I walked without listening to music this morning. I was content to listen to the rustle of autumn leaves still stubbornly clinging to their branches. If I would have been plugged-in I would have missed the commotion to my left as I walked down the steep hill. Four or five Deer had caught wind (or sight) of us and were running for cover. It was then that I noticed a lone fawn running back and forth through the thicket of trees and brush. I could hear her crying. I realized she was frantically searching for her family. The deer that had bolted must have heard her cries as they stopped abruptly and turned around. For a moment or two they all stood still, as did I. The Poodle sat at attention. He knew something was going on but from his lower vantage point he couldn’t see the deer. As the deer stood stock still, only their ears were twitching, as if sensing, or perhaps listening. I imagine they were trying to determine the direction to go in to find their lost one. Strangely, I didn’t hear a sound from the group of deer. I would have thought that one of them would call out to the offspring. It didn’t seem to matter though. Perhaps some kind of silent communication took place as in the span of but a couple of minutes the fawn was able to reunite with the family and off, deeper into the brush, they all went.

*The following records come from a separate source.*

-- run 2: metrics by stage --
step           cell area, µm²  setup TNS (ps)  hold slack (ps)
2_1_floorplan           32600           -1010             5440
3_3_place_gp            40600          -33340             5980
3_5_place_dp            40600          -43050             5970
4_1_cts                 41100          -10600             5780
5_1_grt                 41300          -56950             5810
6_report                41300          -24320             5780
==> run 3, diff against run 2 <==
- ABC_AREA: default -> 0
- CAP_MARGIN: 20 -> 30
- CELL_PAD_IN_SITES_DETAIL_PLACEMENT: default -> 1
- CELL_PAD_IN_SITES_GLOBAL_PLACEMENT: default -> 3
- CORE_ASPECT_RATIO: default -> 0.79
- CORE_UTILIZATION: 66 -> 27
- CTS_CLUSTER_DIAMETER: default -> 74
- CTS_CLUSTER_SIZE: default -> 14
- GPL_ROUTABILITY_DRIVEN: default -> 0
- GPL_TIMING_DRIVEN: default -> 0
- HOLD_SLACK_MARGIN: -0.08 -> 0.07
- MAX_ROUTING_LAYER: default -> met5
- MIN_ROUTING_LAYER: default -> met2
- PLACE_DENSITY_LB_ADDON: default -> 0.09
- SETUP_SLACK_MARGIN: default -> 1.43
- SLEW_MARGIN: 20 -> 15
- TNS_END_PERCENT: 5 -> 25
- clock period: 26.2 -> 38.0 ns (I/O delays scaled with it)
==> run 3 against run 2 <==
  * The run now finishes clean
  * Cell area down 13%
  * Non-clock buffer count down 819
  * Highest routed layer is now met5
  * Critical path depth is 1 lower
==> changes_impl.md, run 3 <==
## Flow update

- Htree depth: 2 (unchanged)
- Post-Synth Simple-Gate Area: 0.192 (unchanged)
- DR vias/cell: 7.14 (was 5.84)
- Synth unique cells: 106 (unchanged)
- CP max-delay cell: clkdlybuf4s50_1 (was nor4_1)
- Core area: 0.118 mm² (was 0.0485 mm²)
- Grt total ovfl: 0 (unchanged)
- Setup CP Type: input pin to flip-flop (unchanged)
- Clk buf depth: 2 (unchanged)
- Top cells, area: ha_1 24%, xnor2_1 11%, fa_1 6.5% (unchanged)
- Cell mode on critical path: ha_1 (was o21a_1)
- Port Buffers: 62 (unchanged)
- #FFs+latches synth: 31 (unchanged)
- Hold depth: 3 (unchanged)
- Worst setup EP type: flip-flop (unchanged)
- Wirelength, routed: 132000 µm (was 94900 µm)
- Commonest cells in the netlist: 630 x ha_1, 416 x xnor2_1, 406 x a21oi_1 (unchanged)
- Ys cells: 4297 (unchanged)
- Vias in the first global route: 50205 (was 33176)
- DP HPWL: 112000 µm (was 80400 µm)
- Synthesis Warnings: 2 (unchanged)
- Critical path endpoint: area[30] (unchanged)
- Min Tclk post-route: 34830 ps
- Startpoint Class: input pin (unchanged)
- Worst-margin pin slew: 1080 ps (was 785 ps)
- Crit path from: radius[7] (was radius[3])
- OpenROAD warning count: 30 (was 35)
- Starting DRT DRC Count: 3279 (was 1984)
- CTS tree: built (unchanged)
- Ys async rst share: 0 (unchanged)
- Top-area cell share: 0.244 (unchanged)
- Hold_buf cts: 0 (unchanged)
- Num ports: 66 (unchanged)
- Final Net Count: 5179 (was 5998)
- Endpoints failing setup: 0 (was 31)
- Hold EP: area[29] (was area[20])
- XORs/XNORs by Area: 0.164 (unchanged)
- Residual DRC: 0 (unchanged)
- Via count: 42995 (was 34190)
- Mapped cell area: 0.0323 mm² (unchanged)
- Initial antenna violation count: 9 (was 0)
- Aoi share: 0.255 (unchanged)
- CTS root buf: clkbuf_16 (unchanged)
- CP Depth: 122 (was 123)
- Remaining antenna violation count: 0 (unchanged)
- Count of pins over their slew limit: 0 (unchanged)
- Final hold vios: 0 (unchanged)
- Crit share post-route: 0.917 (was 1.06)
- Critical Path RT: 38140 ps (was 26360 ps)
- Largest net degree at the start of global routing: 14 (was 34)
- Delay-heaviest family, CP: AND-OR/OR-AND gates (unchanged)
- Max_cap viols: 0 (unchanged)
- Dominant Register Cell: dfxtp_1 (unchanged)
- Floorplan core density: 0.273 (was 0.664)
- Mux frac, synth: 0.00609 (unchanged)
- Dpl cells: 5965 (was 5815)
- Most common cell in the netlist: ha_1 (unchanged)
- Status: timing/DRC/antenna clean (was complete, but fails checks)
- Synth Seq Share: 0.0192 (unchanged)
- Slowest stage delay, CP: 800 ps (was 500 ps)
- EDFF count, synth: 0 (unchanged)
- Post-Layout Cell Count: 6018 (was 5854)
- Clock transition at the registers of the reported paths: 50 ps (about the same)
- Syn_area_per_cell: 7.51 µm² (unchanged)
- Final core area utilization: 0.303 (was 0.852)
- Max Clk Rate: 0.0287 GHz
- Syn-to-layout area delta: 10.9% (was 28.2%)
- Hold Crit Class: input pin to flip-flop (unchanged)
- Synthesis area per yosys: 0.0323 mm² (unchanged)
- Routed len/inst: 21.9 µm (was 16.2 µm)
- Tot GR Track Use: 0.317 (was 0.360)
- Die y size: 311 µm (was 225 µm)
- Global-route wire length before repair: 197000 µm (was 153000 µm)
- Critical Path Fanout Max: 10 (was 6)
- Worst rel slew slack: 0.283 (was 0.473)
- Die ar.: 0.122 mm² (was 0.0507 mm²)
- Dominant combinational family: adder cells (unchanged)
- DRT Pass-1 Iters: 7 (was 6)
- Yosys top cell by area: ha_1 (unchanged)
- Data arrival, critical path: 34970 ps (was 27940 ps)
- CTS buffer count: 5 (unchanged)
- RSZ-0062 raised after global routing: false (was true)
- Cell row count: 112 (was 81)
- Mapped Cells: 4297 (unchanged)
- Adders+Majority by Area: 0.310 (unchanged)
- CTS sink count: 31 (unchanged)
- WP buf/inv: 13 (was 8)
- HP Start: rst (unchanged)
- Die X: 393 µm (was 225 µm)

Witnessing the reunion was a lovely moment and it made me smile for the rest of my morning walk. I’m glad I wasn’t, as I frequently am, buried in my iPhone, either searching through music on my playlist or thumbing through emails as I walk. By unplugging just for a half hour or so I was able to experience everything a bit more….well… mindfully.

Mindfully. Mindfulness. That’s a word that has become more popular in the last couple of years, or so it seems. The Oxford dictionary gives the definition as:

1. The quality or state of being conscious or aware of something:

2. A mental state achieved by focusing one’s awareness on the present moment, while calmly acknowledging and accepting one’s feelings, thoughts, and bodily sensations; used as a therapeutic technique.

Eat your meals mindfully ….take mindfulness breaks during the course of a day…meditate….and so on. And indeed, this mindfulness approach (even when I didn’t realize it) made those stressful months caring for my mother easier.  I loved those early morning walks in the Sonoran desert.  Sometimes–when I wasn’t venting to a friend about what was happening with my mother–I was able to put everything that was going on aside and just enjoy the beauty around me.

Mindfulness is something that I’m striving to get better at despite the fact that I’ve fallen off a consistent yoga/meditative practice ….or exercise in general. One of the reasons that I’m trying to get better with this mindfulness stuff is that there is still family baggage to sift through. I don’t have to tell you folks….you already know; the approaching holidays brings this stuff out!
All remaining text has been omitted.